一、Collection/Elements Source 示例

package com.second_source
import org.apache.flink.streaming.api.scala._
/**
  * Collection/Elements Source 示例
  */
object Source_CollectionOrElements {
  def main(args: Array[String]): Unit = {
    // 1、第一步:設置執行環境設定
    val env: StreamExecutionEnvironment = StreamExecutionEnvironment.getExecutionEnvironment
    val arr: Array[String] = Array("name1", "name2", "name3")
    // 2、第二步:讀取數據 (Source)
    val ds1: DataStream[String] = env.fromCollection(arr)
    val ds2: DataStream[String] = env.fromElements("name1","h","p")
    // 5、第五步:指定名稱並觸發流式任務
    ds1.print("stream1")
    ds2.print("Stream2")
    env.execute("Source_CollectionOrElements")
  }
}

二、Text Source 示例

package com.second_source

import org.apache.flink.streaming.api.scala.{DataStream, StreamExecutionEnvironment}

/**
  * Text Source 示例
  */
object Source_Text {
  def main(args: Array[String]): Unit = {
    val environment: StreamExecutionEnvironment = StreamExecutionEnvironment.getExecutionEnvironment
    val ds: DataStream[String] = environment.readTextFile("D:\\flink\\FlinkStudy\\src\\main\\resources\\hello.txt")
    ds.print("stream")
    environment.execute()
  }
}

三、Socket Source 示例

package com.second_source

import org.apache.flink.streaming.api.scala.{DataStream, StreamExecutionEnvironment}
/**
  * Socket Source 示例
  */
object Source_Socket {
  def main(args: Array[String]): Unit = {
    val env: StreamExecutionEnvironment = StreamExecutionEnvironment.getExecutionEnvironment
    val ds: DataStream[String] = env.socketTextStream("localhost",10)
    ds.print("Stream")
    env.execute()
  }
}

四、Kafka Source 示例

package com.second_source

import java.util.Properties
import org.apache.flink.api.common.serialization.SimpleStringSchema
import org.apache.flink.streaming.api.scala._
import org.apache.flink.streaming.connectors.kafka.FlinkKafkaConsumer011

/**
  * Kafka Source 示例
  */
object Source_Kafka {
  def main(args: Array[String]): Unit = {
    val env: StreamExecutionEnvironment = StreamExecutionEnvironment.getExecutionEnvironment
    // 創建KafkaDS
    val kafkaDS: DataStream[String] = env.addSource(getKafkaConsumer())

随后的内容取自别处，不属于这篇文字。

File: config.mk
export PLATFORM = sky130hd
export DESIGN_NAME = branch_resolve
export DESIGN_NICKNAME = d
export VERILOG_FILES = /design/src/rtl/branch_resolve_pkg.sv /design/src/rtl/branch_resolve_cond.sv /design/src/rtl/branch_resolve.sv
export SDC_FILE = /design/constraint.sdc
export NUM_CORES = 1
export LEC_CHECK = 0
export BUFFER_PORTS_ARGS = -buffer_cell sky130_fd_sc_hd__buf_4
export CAP_MARGIN = 15
export CORE_ASPECT_RATIO = 1.4
export CORE_UTILIZATION = 44
export DETAILED_ROUTE_END_ITERATION = 10
export PLACE_DENSITY_LB_ADDON = 0.15
export SLEW_MARGIN = 20
export SYNTH_ARGS = -nofsm -noshare
export SYNTH_HDL_FRONTEND = slang
export SYNTH_HIERARCHICAL = 1
export SYNTH_SLANG_ARGS = --single-unit
File: constraint.sdc
create_clock -name clk -period 3.7 [get_ports clk]
set_clock_uncertainty 0.1 [all_clocks]
set_input_delay 0.74 -clock clk [delete_from_list [all_inputs] [get_ports clk]]
set_output_delay 0.74 -clock clk [all_outputs]
set_load 0.02 [all_outputs]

    kafkaDS.print("stream")
    env.execute()
  }

  /**
    * 創建FlinkKafkaConsumer
    * @return FlinkKafkaConsumer011[String]
    */
  def getKafkaConsumer(): FlinkKafkaConsumer011[String] ={
    // 設置kafka配置
    val properties = new Properties()
    properties.setProperty("bootstrap.servers", "master:9092")
    properties.setProperty("group.id", "consumer-group")
    properties.setProperty("key.deserializer", "org.apache.kafka.common.serialization.StringDeserializer")
    properties.setProperty("value.deserializer", "org.apache.kafka.common.serialization.StringDeserializer")
    properties.setProperty("auto.offset.reset", "latest")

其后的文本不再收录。